Before you implement a lock, you must ask: “What happens if the lock fails?”

Goal Description Consequence of Failure Solution
Efficiency Prevent doing the same work twice (e.g., sending email). Minor annoyance (User gets 2 emails). Redis (Redlock)
Correctness Prevent data corruption (e.g., money transfer). Catastrophic (Money lost). Fencing Tokens (ZooKeeper/Etcd)

[!WARNING] Redis is for Efficiency. If you need absolute safety (Correctness), do not rely solely on Redis. Use a consensus system like ZooKeeper or Etcd because Redis (even Redlock) makes assumptions about system clocks.


3. The Tool: Redis SETNX

The simplest distributed lock is a single atomic command in Redis.

  • Command: SET resource_name my_random_value NX PX 30000
    • NX: Not Exists (Only set if key doesn’t exist).
    • PX 30000: Pexpire (Auto-delete after 30s).

Why the TTL (Time To Live)?

If the client holding the lock crashes before releasing it, a lock without a TTL stays forever (Deadlock). The TTL ensures the lock auto-releases, acting as a Lease.

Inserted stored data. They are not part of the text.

===== src/rtl/relu_hidden_buffer.sv =====
// Captures one hidden vector of ReLU-activated MAC results, then streams it out with valid/accept.
// Define RELU_CLAMP_EN to build a bounded ReLU that saturates at CLAMP_MAX.
//
// state | meaning
// FILL  | storing activated z strobes into mem; no output valid
// DRAIN | presenting mem[0..DEPTH-1] on a_element; z strobes dropped (overflow)
module relu_hidden_buffer #(
  parameter int                        DATA_W    = 16,
  parameter int                        DEPTH     = 16,
  parameter int                        ADDR_W    = 4,
  parameter logic signed [DATA_W-1:0]  CLAMP_MAX = 16'sd4095
) (
  input  logic              clock,
  input  logic              clear,
  input  logic [DATA_W-1:0] z_element,
  input  logic              z_element_ready,
  output logic [DATA_W-1:0] a_element,
  output logic              a_element_ready,
  input  logic              a_element_accept,
  output logic              last_element,
  output logic              buffer_full,
  output logic              overflow,
  output logic [ADDR_W:0]   fill_count
);

  typedef enum logic {ST_FILL, ST_DRAIN} state_t;

  localparam logic [ADDR_W-1:0] LAST_IDX  = ADDR_W'(DEPTH - 1);
  localparam logic [ADDR_W-1:0] PTR_ONE   = ADDR_W'(1);
  localparam logic [ADDR_W:0]   COUNT_ONE = (ADDR_W+1)'(1);

  state_t              state_q, state_d;
  logic [ADDR_W-1:0]   wr_ptr_q, wr_ptr_d;
  logic [ADDR_W-1:0]   rd_ptr_q, rd_ptr_d;
  logic [ADDR_W:0]     fill_count_q, fill_count_d;
  logic [DATA_W-1:0]   a_data_q, a_data_d;
  logic                a_valid_q, a_valid_d;
  logic                buffer_full_q, buffer_full_d;
  logic                overflow_q, overflow_d;
  logic                mem_we;
  logic [DATA_W-1:0]   act;
  logic [DATA_W-1:0]   mem_q [DEPTH];

  always_comb begin
    act = z_element;
    if (z_element[DATA_W-1]) begin
      act = '0;
    end
`ifdef RELU_CLAMP_EN
    else if ($signed(z_element) > CLAMP_MAX) begin
      act = CLAMP_MAX;
    end
`endif
  end

  always_comb begin
    state_d       = state_q;
    wr_ptr_d      = wr_ptr_q;
    rd_ptr_d      = rd_ptr_q;
    fill_count_d  = fill_count_q;
    a_data_d      = a_data_q;
    a_valid_d     = a_valid_q;
    buffer_full_d = 1'b0;
    overflow_d    = overflow_q;
    mem_we        = 1'b0;
    unique case (state_q)
      ST_FILL: begin
        if (z_element_ready) begin
          mem_we       = 1'b1;
          wr_ptr_d     = wr_ptr_q + PTR_ONE;
          fill_count_d = fill_count_q + COUNT_ONE;
          if (wr_ptr_q == LAST_IDX) begin
            state_d       = ST_DRAIN;
            buffer_full_d = 1'b1;
          end
        end
      end
      ST_DRAIN: begin
        if (z_element_ready) begin
          overflow_d = 1'b1;
        end
        // The first DRAIN cycle only loads mem[0]; afterwards each accept advances with no bubble.
        if (!a_valid_q) begin
          a_data_d  = mem_q[rd_ptr_q];
          a_valid_d = 1'b1;
        end else if (a_element_accept) begin
          if (rd_ptr_q == LAST_IDX) begin
            a_valid_d    = 1'b0;
            a_data_d     = '0;
            rd_ptr_d     = '0;
            fill_count_d = '0;
            state_d      = ST_FILL;
          end else begin
            rd_ptr_d     = rd_ptr_q + PTR_ONE;
            fill_count_d = fill_count_q - COUNT_ONE;
            a_data_d     = mem_q[rd_ptr_d];
          end
        end
      end
      default: state_d = ST_FILL;
    endcase
  end

  always_ff @(posedge clock or posedge clear) begin
    if (clear) begin
      state_q       <= ST_FILL;
      wr_ptr_q      <= '0;
      rd_ptr_q      <= '0;
      fill_count_q  <= '0;
      a_data_q      <= '0;
      a_valid_q     <= 1'b0;
      buffer_full_q <= 1'b0;
      overflow_q    <= 1'b0;
    end else begin
      state_q       <= state_d;
      wr_ptr_q      <= wr_ptr_d;
      rd_ptr_q      <= rd_ptr_d;
      fill_count_q  <= fill_count_d;
      a_data_q      <= a_data_d;
      a_valid_q     <= a_valid_d;
      buffer_full_q <= buffer_full_d;
      overflow_q    <= overflow_d;
    end
  end

  // Storage is not reset; contents are only read after a complete fill.
  always_ff @(posedge clock) begin
    if (mem_we) begin
      mem_q[wr_ptr_q] <= act;
    end
  end

  assign a_element       = a_data_q;
  assign a_element_ready = a_valid_q;
  assign last_element    = a_valid_q && (rd_ptr_q == LAST_IDX);
  assign buffer_full     = buffer_full_q;
  assign overflow        = overflow_q;
  assign fill_count      = fill_count_q;

endmodule
[src/flat_wrapper.sv]
// flat-port wrapper written by rule: the top's interface ports become plain ports
module disp_rd_sched_flat import display_pkg::*;
#(
    parameter int                H_DISP       = 800,
    parameter int                V_DISP       = 600,
    parameter int                BURST_LEN    = 256,
    parameter int                FIFO_DEPTH   = 1024,
    parameter int                LVL_W        = 11,
    parameter int                ADDR_W       = 24,
    parameter logic [ADDR_W-1:0] FRAME_BASE   = '0,
    parameter logic [ADDR_W-1:0] FRAME_STRIDE = ADDR_W'('h080000),
    parameter int                FLUSH_CYC    = 4
)
  (clk, rst_n, lcd_vs, lcd_request, buf_sel, fifo_wr_level, fifo_empty, fifo_flush, frame_done, busy, underflow_cnt, rd_rd_req, rd_rd_addr, rd_rd_len, rd_rd_ack, rd_rd_done);
  disp_rd_sched_if #(.ADDR_W(ADDR_W)) rd_i ();
  input  logic clk;
  input  logic rst_n;
  input  logic lcd_vs;
  input  logic lcd_request;
  input  logic buf_sel;
  input  logic [LVL_W-1:0] fifo_wr_level;
  input  logic fifo_empty;
  output logic fifo_flush;
  output logic frame_done;
  output logic busy;
  output logic [15:0] underflow_cnt;
  output wire logic [$bits(rd_i.rd_req)-1:0] rd_rd_req;
  output wire logic [$bits(rd_i.rd_addr)-1:0] rd_rd_addr;
  output wire logic [$bits(rd_i.rd_len)-1:0] rd_rd_len;
  input wire logic [$bits(rd_i.rd_ack)-1:0] rd_rd_ack;
  input wire logic [$bits(rd_i.rd_done)-1:0] rd_rd_done;
  assign rd_rd_req = rd_i.rd_req;
  assign rd_rd_addr = rd_i.rd_addr;
  assign rd_rd_len = rd_i.rd_len;
  assign rd_i.rd_ack = rd_rd_ack;
  assign rd_i.rd_done = rd_rd_done;
  disp_rd_sched #(.H_DISP(H_DISP), .V_DISP(V_DISP), .BURST_LEN(BURST_LEN), .FIFO_DEPTH(FIFO_DEPTH), .LVL_W(LVL_W), .ADDR_W(ADDR_W), .FRAME_BASE(FRAME_BASE), .FRAME_STRIDE(FRAME_STRIDE), .FLUSH_CYC(FLUSH_CYC)) u_core (.clk(clk), .rst_n(rst_n), .lcd_vs(lcd_vs), .lcd_request(lcd_request), .buf_sel(buf_sel), .fifo_wr_level(fifo_wr_level), .fifo_empty(fifo_empty), .fifo_flush(fifo_flush), .rd(rd_i), .frame_done(frame_done), .busy(busy), .underflow_cnt(underflow_cnt));
endmodule
[config.mk]
export PLATFORM = sky130hd
export DESIGN_NAME = disp_rd_sched_flat
export DESIGN_NICKNAME = d
export VERILOG_FILES = /design/src/rtl/display_pkg.sv /design/src/rtl/disp_rd_sched_if.sv /design/src/rtl/sat_cnt16.sv /design/src/rtl/disp_rd_sched.sv /design/src/flat_wrapper.sv
export SDC_FILE = /design/constraint.sdc
export NUM_CORES = 1
export LEC_CHECK = 0
export CORE_MARGIN = 2
export CORE_UTILIZATION = 35
export CTS_BUF_LIST = sky130_fd_sc_hd__clkbuf_4 sky130_fd_sc_hd__clkbuf_8
export CTS_CLUSTER_SIZE = 8
export DETAILED_ROUTE_END_ITERATION = 10
export PLACE_DENSITY_LB_ADDON = 0.05
export SYNTH_ARGS = -nofsm -noshare
export SYNTH_HDL_FRONTEND = slang
export SYNTH_SLANG_ARGS = --single-unit
[constraint.sdc]
create_clock -name clk -period 4.1 [get_ports clk]
set_clock_uncertainty 0.1 [all_clocks]
set_input_delay 0.82 -clock clk [delete_from_list [all_inputs] [get_ports clk]]
set_output_delay 0.82 -clock clk [all_outputs]
set_load 0.05 [all_outputs]
`src/rtl/fetch_unit.sv`:
```
// -----------------------------------------------------------------------------
// fetch_unit
//
// Instruction fetch stage. It issues one word-aligned request at a time to the
// instruction memory and buffers returned instructions in a 2-entry {pc, instr}
// FIFO. The FD pipeline register is loaded from that FIFO, or with a NOP bubble
// when nothing can be consumed. A redirect (taken branch, jump or mispredict)
// flushes everything. If a request is still in flight when the redirect
// arrives, the unit enters DRAIN and discards that stale response.
//
// Ports
//   clk          single clock, rising edge
//   rst          synchronous, active-high reset
//   pc_en        control unit permits consuming an instruction
//   fd_en        FD register update enable
//   redirect     flush and restart fetch at redirect_pc
//   redirect_pc  new fetch address (bits [1:0] ignored)
//   imem_req     instruction-memory request
//   imem_addr    request address (word aligned)
//   imem_gnt     memory accepts the request this cycle
//   imem_rvalid  read data valid
//   imem_rdata   read data
//   instr_out    FD register instruction
//   pc_out       PC of instr_out
//   instr_valid  instr_out is a real instruction, not a bubble
//   stall        no fetched instruction is available
// -----------------------------------------------------------------------------
module fetch_unit #(
  parameter logic [31:0] RESET_PC  = 32'h0000_0000,
  parameter logic [31:0] NOP_INSTR = 32'h0000_0013
) (
  input  logic        clk,
  input  logic        rst,
  input  logic        pc_en,
  input  logic        fd_en,
  input  logic        redirect,
  input  logic [31:0] redirect_pc,
  output logic        imem_req,
  output logic [31:0] imem_addr,
  input  logic        imem_gnt,
  input  logic        imem_rvalid,
  input  logic [31:0] imem_rdata,
  output logic [31:0] instr_out,
  output logic [31:0] pc_out,
  output logic        instr_valid,
  output logic        stall
);

  typedef enum logic [1:0] {
    ST_RESET = 2'd0,
    ST_RUN   = 2'd1,
    ST_DRAIN = 2'd2
  } state_e;

  state_e      state_q, state_d;
  logic [31:0] fpc_q, fpc_d;        // next address to fetch
  logic [31:0] req_pc_q, req_pc_d;  // PC of the request in flight
  logic        outst_q, outst_d;    // one request in flight

  // Two-entry FIFO: the storage is not reset, only pointers and count are.
  logic [31:0] fifo_pc_q    [2];
  logic [31:0] fifo_instr_q [2];
  logic        rd_ptr_q, rd_ptr_d;
  logic        wr_ptr_q, wr_ptr_d;
  logic [1:0]  count_q, count_d;

  // FD register
  logic [31:0] instr_q, instr_d;
  logic [31:0] pc_q, pc_d;
  logic        valid_q, valid_d;

  logic        grant;
  logic        push;
  logic        pop;
  logic [31:0] redirect_tgt;
  logic        unused_redirect_lsb;

  assign redirect_tgt        = {redirect_pc[31:2], 2'b00};
  assign unused_redirect_lsb = ^redirect_pc[1:0];

  // A new request needs a free FIFO slot for its eventual response. With no
  // request in flight, (count + outstanding) < 2 reduces to count < 2.
  assign imem_req  = (state_q == ST_RUN) && !outst_q && (count_q < 2'd2) && !redirect;
  assign imem_addr = fpc_q;
  assign grant     = imem_req && imem_gnt;

  // Responses are only kept in RUN; in DRAIN, or under a same-cycle redirect,
  // they belong to a discarded fetch path.
  assign push = (state_q == ST_RUN) && outst_q && imem_rvalid && !redirect;
  assign pop  = fd_en && pc_en && !redirect && (count_q != 2'd0);

  assign stall       = (count_q == 2'd0);
  assign instr_out   = instr_q;
  assign pc_out      = pc_q;
  assign instr_valid = valid_q;

  // NOTE: every variable gets a default at the top of the block, so no path
  // through the logic below can leave one unassigned and infer a latch.
  always_comb begin
    state_d  = state_q;
    fpc_d    = fpc_q;
    req_pc_d = req_pc_q;
    outst_d  = outst_q;
    rd_ptr_d = rd_ptr_q;
    wr_ptr_d = wr_ptr_q;
    count_d  = count_q;
    instr_d  = instr_q;
    pc_d     = pc_q;
    valid_d  = valid_q;

    unique case (state_q)
      ST_RESET: state_d = ST_RUN;
      ST_RUN:   if (redirect && outst_q && !imem_rvalid) state_d = ST_DRAIN;
      ST_DRAIN: if (imem_rvalid) state_d = ST_RUN;
      default:  state_d = ST_RESET;
    endcase

    // A grant needs no request in flight, so it never coincides with a response.
    if (grant) begin
      outst_d = 1'b1;
    end else if (outst_q && imem_rvalid) begin
      outst_d = 1'b0;
    end

    if (redirect) begin
      fpc_d = redirect_tgt;
    end else if (grant) begin
      fpc_d    = fpc_q + 32'd4;  // wraps 0xFFFF_FFFC -> 0
      req_pc_d = fpc_q;
    end

    if (redirect) begin
      rd_ptr_d = 1'b0;
      wr_ptr_d = 1'b0;
      count_d  = 2'd0;
    end else begin
      if (push) wr_ptr_d = ~wr_ptr_q;
      if (pop)  rd_ptr_d = ~rd_ptr_q;
      case ({push, pop})
        2'b10:   count_d = count_q + 2'd1;
        2'b01:   count_d = count_q - 2'd1;
        default: count_d = count_q;
      endcase
    end

    // Bubbles keep the old pc_out; only real instructions move it.
    if (redirect) begin
      instr_d = NOP_INSTR;
      valid_d = 1'b0;
    end else if (fd_en) begin
      if (pop) begin
        instr_d = fifo_instr_q[rd_ptr_q];
        pc_d    = fifo_pc_q[rd_ptr_q];
        valid_d = 1'b1;
      end else begin
        instr_d = NOP_INSTR;
        valid_d = 1'b0;
      end
    end
  end

  // NOTE: sequential state uses non-blocking assignments so every register
  // samples the pre-edge values, independent of process ordering.
  always_ff @(posedge clk) begin
    if (rst) begin
      state_q  <= ST_RESET;
      fpc_q    <= RESET_PC;
      req_pc_q <= RESET_PC;
      outst_q  <= 1'b0;
      rd_ptr_q <= 1'b0;
      wr_ptr_q <= 1'b0;
      count_q  <= 2'd0;
      instr_q  <= NOP_INSTR;
      pc_q     <= 32'd0;
      valid_q  <= 1'b0;
    end else begin
      state_q  <= state_d;
      fpc_q    <= fpc_d;
      req_pc_q <= req_pc_d;
      outst_q  <= outst_d;
      rd_ptr_q <= rd_ptr_d;
      wr_ptr_q <= wr_ptr_d;
      count_q  <= count_d;
      instr_q  <= instr_d;
      pc_q     <= pc_d;
      valid_q  <= valid_d;
    end
  end

  // NOTE: FIFO storage has no reset; the count and pointers alone decide what
  // is valid, so a stray write while rst is high is never observed.
  always_ff @(posedge clk) begin
    if (push) begin
      fifo_pc_q[wr_ptr_q]    <= req_pc_q;
      fifo_instr_q[wr_ptr_q] <= imem_rdata;
    end
  end

endmodule
```
===== src/rtl/muldiv_unit.sv =====
// muldiv_unit: iterative RV32M multiply/divide execute unit.
// Multiplies finish in a single product stage. Divides run a restoring
// sequence on magnitudes, one quotient bit per cycle, with the sign fix-up
// applied on the way into DONE. Divide-by-zero and signed-overflow divides
// skip the iteration and pass through the one-cycle result stage, so they
// have the same latency as a multiply.
module muldiv_unit #(
    parameter int XLEN  = 32,
    parameter int TAG_W = 5
) (
    input  logic             clk,
    input  logic             rst,
    input  logic             start,
    input  logic [2:0]       funct3,
    input  logic [XLEN-1:0]  op_a,
    input  logic [XLEN-1:0]  op_b,
    input  logic [TAG_W-1:0] rd_in,
    input  logic             flush,
    output logic             ready,
    output logic             result_valid,
    output logic [XLEN-1:0]  result,
    output logic [TAG_W-1:0] rd_out
);

    localparam int CNT_W = $clog2(XLEN);
    localparam logic [CNT_W-1:0] CNT_INIT = CNT_W'(XLEN - 1);
    localparam logic [CNT_W-1:0] CNT_ONE  = {{(CNT_W-1){1'b0}}, 1'b1};
    localparam logic [XLEN-1:0]  INT_MIN  = {1'b1, {(XLEN-1){1'b0}}};
    localparam logic [XLEN-1:0]  ALL_ONES = {XLEN{1'b1}};
    localparam logic [XLEN-1:0]  ZERO     = {XLEN{1'b0}};

    typedef enum logic [1:0] {
        S_IDLE = 2'd0,
        S_MUL  = 2'd1,
        S_DIV  = 2'd2,
        S_DONE = 2'd3
    } state_e;

    state_e             state_q,  state_d;
    logic [2:0]         funct3_q, funct3_d;
    logic [XLEN-1:0]    opa_q,    opa_d;     // multiplicand, or dividend magnitude shifting out MSB-first
    logic [XLEN-1:0]    opb_q,    opb_d;     // multiplier, or divisor magnitude
    logic               sign_a_q, sign_a_d;  // operand treated as signed and negative
    logic               sign_b_q, sign_b_d;
    logic [XLEN-1:0]    rem_q,    rem_d;
    logic [XLEN-1:0]    quot_q,   quot_d;
    logic [CNT_W-1:0]   cnt_q,    cnt_d;
    logic [XLEN-1:0]    result_q, result_d;
    logic               valid_q,  valid_d;
    logic               ready_q,  ready_d;
    logic [TAG_W-1:0]   rd_q,     rd_d;

    // decode helpers for the incoming instruction
    logic a_signed_s, b_signed_s, neg_a_s, neg_b_s;
    logic div_zero_s, ovf_s, special_s;
    // datapath helpers for the in-flight operation
    logic [2*XLEN-1:0]  ext_a_s, ext_b_s, prod_s;
    logic [XLEN:0]      shift_s, diff_s;
    logic               qbit_s;
    logic [XLEN-1:0]    rem_next_s, quot_next_s, quot_fix_s, rem_fix_s;

    // Operand signedness and special-case detection for an instruction being accepted
    always_comb begin
        if (funct3[2]) begin
            a_signed_s = ~funct3[0];
            b_signed_s = ~funct3[0];
        end else begin
            a_signed_s = (funct3[1:0] == 2'd1) | (funct3[1:0] == 2'd2);
            b_signed_s = (funct3[1:0] == 2'd1);
        end
        neg_a_s    = a_signed_s & op_a[XLEN-1];
        neg_b_s    = b_signed_s & op_b[XLEN-1];
        div_zero_s = funct3[2] & (op_b == ZERO);
        ovf_s      = funct3[2] & ~funct3[0] & (op_a == INT_MIN) & (op_b == ALL_ONES);
        special_s  = div_zero_s | ovf_s;
    end

    // Product, one restoring-division step and the signed fix-up of the final step
    always_comb begin
        ext_a_s     = {{XLEN{sign_a_q}}, opa_q};
        ext_b_s     = {{XLEN{sign_b_q}}, opb_q};
        prod_s      = ext_a_s * ext_b_s;
        shift_s     = {rem_q, opa_q[XLEN-1]};
        diff_s      = shift_s - {1'b0, opb_q};
        qbit_s      = ~diff_s[XLEN];
        if (qbit_s) begin
            rem_next_s = diff_s[XLEN-1:0];
        end else begin
            rem_next_s = shift_s[XLEN-1:0];
        end
        quot_next_s = {quot_q[XLEN-2:0], qbit_s};
        if (sign_a_q ^ sign_b_q) begin
            quot_fix_s = -quot_next_s;
        end else begin
            quot_fix_s = quot_next_s;
        end
        if (sign_a_q) begin
            rem_fix_s = -rem_next_s;
        end else begin
            rem_fix_s = rem_next_s;
        end
    end

    // Next-state and next-output logic of the control FSM
    always_comb begin
        state_d  = state_q;
        funct3_d = funct3_q;
        opa_d    = opa_q;
        opb_d    = opb_q;
        sign_a_d = sign_a_q;
        sign_b_d = sign_b_q;
        rem_d    = rem_q;
        quot_d   = quot_q;
        cnt_d    = cnt_q;
        result_d = result_q;
        rd_d     = rd_q;
        valid_d  = 1'b0;
        case (state_q)
            S_IDLE: begin
                if (flush) begin
                    state_d = S_IDLE;
                end else if (start) begin
                    funct3_d = funct3;
                    rd_d     = rd_in;
                    sign_a_d = neg_a_s;
                    sign_b_d = neg_b_s;
                    rem_d    = ZERO;
                    quot_d   = ZERO;
                    // divides work on magnitudes; special cases keep raw operands
                    if (funct3[2] & neg_a_s & ~special_s) begin
                        opa_d = -op_a;
                    end else begin
                        opa_d = op_a;
                    end
                    if (funct3[2] & neg_b_s & ~special_s) begin
                        opb_d = -op_b;
                    end else begin
                        opb_d = op_b;
                    end
                    if (~funct3[2] | special_s) begin
                        state_d = S_MUL;
                    end else begin
                        state_d = S_DIV;
                        cnt_d   = CNT_INIT;
                    end
                end else begin
                    state_d = S_IDLE;
                end
            end
            S_MUL: begin
                if (flush) begin
                    state_d = S_IDLE;
                end else begin
                    state_d = S_DONE;
                    if (funct3_q[2]) begin
                        if (opb_q == ZERO) begin
                            result_d = funct3_q[1] ? opa_q : ALL_ONES;
                        end else begin
                            result_d = funct3_q[1] ? ZERO : INT_MIN;
                        end
                    end else if (funct3_q[1:0] == 2'd0) begin
                        result_d = prod_s[XLEN-1:0];
                    end else begin
                        result_d = prod_s[2*XLEN-1:XLEN];
                    end
                end
            end
            S_DIV: begin
                if (flush) begin
                    state_d = S_IDLE;
                end else begin
                    rem_d  = rem_next_s;
                    quot_d = quot_next_s;
                    opa_d  = {opa_q[XLEN-2:0], 1'b0};
                    if (cnt_q == {CNT_W{1'b0}}) begin
                        state_d  = S_DONE;
                        result_d = funct3_q[1] ? rem_fix_s : quot_fix_s;
                    end else begin
                        cnt_d = cnt_q - CNT_ONE;
                    end
                end
            end
            S_DONE: begin
                state_d = S_IDLE;
                valid_d = ~flush;
            end
            default: begin
                state_d = S_IDLE;
            end
        endcase
        ready_d = (state_d == S_IDLE);
    end

    // State and output registers with synchronous reset
    always_ff @(posedge clk) begin
        if (rst) begin
            state_q  <= S_IDLE;
            funct3_q <= 3'd0;
            opa_q    <= ZERO;
            opb_q    <= ZERO;
            sign_a_q <= 1'b0;
            sign_b_q <= 1'b0;
            rem_q    <= ZERO;
            quot_q   <= ZERO;
            cnt_q    <= {CNT_W{1'b0}};
            result_q <= ZERO;
            valid_q  <= 1'b0;
            ready_q  <= 1'b1;
            rd_q     <= {TAG_W{1'b0}};
        end else begin
            state_q  <= state_d;
            funct3_q <= funct3_d;
            opa_q    <= opa_d;
            opb_q    <= opb_d;
            sign_a_q <= sign_a_d;
            sign_b_q <= sign_b_d;
            rem_q    <= rem_d;
            quot_q   <= quot_d;
            cnt_q    <= cnt_d;
            result_q <= result_d;
            valid_q  <= valid_d;
            ready_q  <= ready_d;
            rd_q     <= rd_d;
        end
    end

    assign ready        = ready_q;
    assign result_valid = valid_q;
    assign result       = result_q;
    assign rd_out       = rd_q;

endmodule
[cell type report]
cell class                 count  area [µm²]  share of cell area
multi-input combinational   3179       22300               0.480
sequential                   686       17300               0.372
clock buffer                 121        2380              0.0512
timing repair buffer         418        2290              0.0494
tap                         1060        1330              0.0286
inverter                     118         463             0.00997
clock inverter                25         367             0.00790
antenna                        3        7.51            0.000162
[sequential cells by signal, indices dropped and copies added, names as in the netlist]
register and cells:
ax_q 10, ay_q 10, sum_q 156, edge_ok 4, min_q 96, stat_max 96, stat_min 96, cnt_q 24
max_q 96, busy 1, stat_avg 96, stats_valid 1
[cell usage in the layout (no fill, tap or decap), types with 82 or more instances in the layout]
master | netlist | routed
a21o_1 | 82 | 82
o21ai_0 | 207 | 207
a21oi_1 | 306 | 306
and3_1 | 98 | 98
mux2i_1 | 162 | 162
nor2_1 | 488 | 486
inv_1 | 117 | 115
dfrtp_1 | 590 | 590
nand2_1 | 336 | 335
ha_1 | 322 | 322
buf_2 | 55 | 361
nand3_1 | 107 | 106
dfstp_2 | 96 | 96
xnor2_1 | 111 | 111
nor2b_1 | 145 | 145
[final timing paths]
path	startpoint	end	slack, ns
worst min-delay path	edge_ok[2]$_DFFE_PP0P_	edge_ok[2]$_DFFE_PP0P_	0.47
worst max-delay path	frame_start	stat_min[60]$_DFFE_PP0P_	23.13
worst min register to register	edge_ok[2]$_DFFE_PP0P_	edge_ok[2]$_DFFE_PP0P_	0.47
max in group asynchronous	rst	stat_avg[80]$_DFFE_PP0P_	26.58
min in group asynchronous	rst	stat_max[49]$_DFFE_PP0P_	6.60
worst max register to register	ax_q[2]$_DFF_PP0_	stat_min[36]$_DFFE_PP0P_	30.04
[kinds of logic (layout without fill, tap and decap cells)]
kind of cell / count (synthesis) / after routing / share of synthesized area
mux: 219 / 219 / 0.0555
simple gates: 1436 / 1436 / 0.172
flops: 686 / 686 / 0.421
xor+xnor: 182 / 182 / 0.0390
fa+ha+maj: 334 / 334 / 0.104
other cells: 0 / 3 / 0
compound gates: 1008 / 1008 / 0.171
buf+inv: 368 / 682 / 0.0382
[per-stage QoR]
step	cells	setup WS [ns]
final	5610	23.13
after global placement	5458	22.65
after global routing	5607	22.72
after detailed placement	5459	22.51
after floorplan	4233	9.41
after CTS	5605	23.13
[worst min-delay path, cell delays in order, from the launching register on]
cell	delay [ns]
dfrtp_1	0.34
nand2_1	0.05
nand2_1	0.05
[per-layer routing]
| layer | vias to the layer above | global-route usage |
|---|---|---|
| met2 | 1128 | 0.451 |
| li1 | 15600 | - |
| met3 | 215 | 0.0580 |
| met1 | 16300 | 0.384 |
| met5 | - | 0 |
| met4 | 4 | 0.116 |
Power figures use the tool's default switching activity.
### src/rtl/core_seq_pkg.sv
// Shared encodings for the core sequencer: FSM states, fault causes and the
// R-type opcode accepted by the decode check.
package core_seq_pkg;

    typedef enum logic [2:0] {
        ST_IDLE      = 3'd0,
        ST_FETCH     = 3'd1,
        ST_DECODE    = 3'd2,
        ST_EXECUTE   = 3'd3,
        ST_WRITEBACK = 3'd4,
        ST_FAULT     = 3'd5
    } state_t;

    typedef enum logic [1:0] {
        CAUSE_NONE    = 2'b00,
        CAUSE_TIMEOUT = 2'b01,
        CAUSE_ILLEGAL = 2'b10
    } cause_t;

    localparam logic [6:0] OPC_RTYPE = 7'b0110011;

    function automatic logic is_rtype(input logic [6:0] opc);
        return opc == OPC_RTYPE;
    endfunction

endpackage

4. The Trap: The Ghost Writer (GC Pauses)

Here is how a simple Redis lock fails during a Garbage Collection (GC) Pause.

  1. Client A acquires Lock (TTL 5s).
  2. Client A freezes for 8s (GC Pause). Lock Expired.
  3. Client B acquires Lock. Writes to DB.
  4. Client A wakes up. Thinks it still holds the lock. Writes to DB. Result: Last Write Wins. Client A overwrites Client B’s valid data.

Sequence Diagram: The Ghost Writer

Client A
Lock Service
Database
1. Acquire Lock (TTL 5s)
GC Pause (8s)
Lock Expires! 🔓
2. Client B Acquires Lock
(Wakes Up)
3. Write Data (UNSAFE!)

The Fix: Fencing Tokens

To solve this, we need the Storage Layer to help.

  1. Lock Service returns a monotonic Token (1, 2, 3…).
  2. Client A gets Token 33.
  3. Client B gets Token 34 (after A expires).
  4. Client A wakes up, tries to write with 33.
  5. Database checks: “I’ve already seen 34. Reject 33.”

5. Interactive Demo: Redlock & Time Travel

Cyberpunk Mode: Simulate the Race Condition.

  • Mission: Acquire the lock and write to the Database.
  • Weapon: “Freeze Ray” (Simulates GC Pause).
  • Defense: Fencing Tokens (Visualized).

[!TIP] Try it yourself:

  1. Acquire Lock as Client A.
  2. Immediately hit “❄️ Freeze (GC)”. This pauses Client A for 6 seconds (longer than the 5s Lock TTL).
  3. Wait for the lock to expire (watch the red bar).
  4. Acquire Lock as Client B. Client B will write to the DB (Token 34).
  5. Watch Client A wake up and try to write with Token 33.
  6. Result: The Database triggers a “BLOCKED” shield because 33 < 34.
REDIS LOCK
UNLOCKED
Next Token: 33
DATABASE
Max Token Seen
32
CLIENT A
Idle
Token: -
CLIENT B
Idle
Token: -
System Ready. Lock TTL is 5 seconds.

6. Redlock Algorithm (Multi-Master)

Single Redis is a Single Point of Failure. Redlock uses 5 independent Redis masters to solve this.

  1. Client gets current timestamp.
  2. Tries to acquire lock in all 5 instances sequentially.
  3. If acquired in Majority (3/5) and time elapsed < TTL:
    • Lock Acquired.
  4. Else:
    • Unlock All.

The Controversy: Kleppmann vs Antirez

Distributed Systems researcher Martin Kleppmann famously critiqued Redlock.

  • The Issue: Redlock relies on Wall-Clock Time. If a server’s clock jumps forward (e.g., NTP sync), it might expire a lock prematurely.
  • The Verdict:
    • Use Redlock for Efficiency (preventing double-processing).
    • Use ZooKeeper/Etcd for Correctness (preventing data corruption). ZooKeeper uses logical clocks (Zxid), not wall clocks.

Summary

  • Distributed Locks are essential for Mutual Exclusion.
  • TTL (Lease) prevents deadlocks but introduces race conditions.
  • Fencing Tokens are the shield against Zombie Leaders (GC Pauses).
  • Redlock is great for efficiency, but not for financial safety.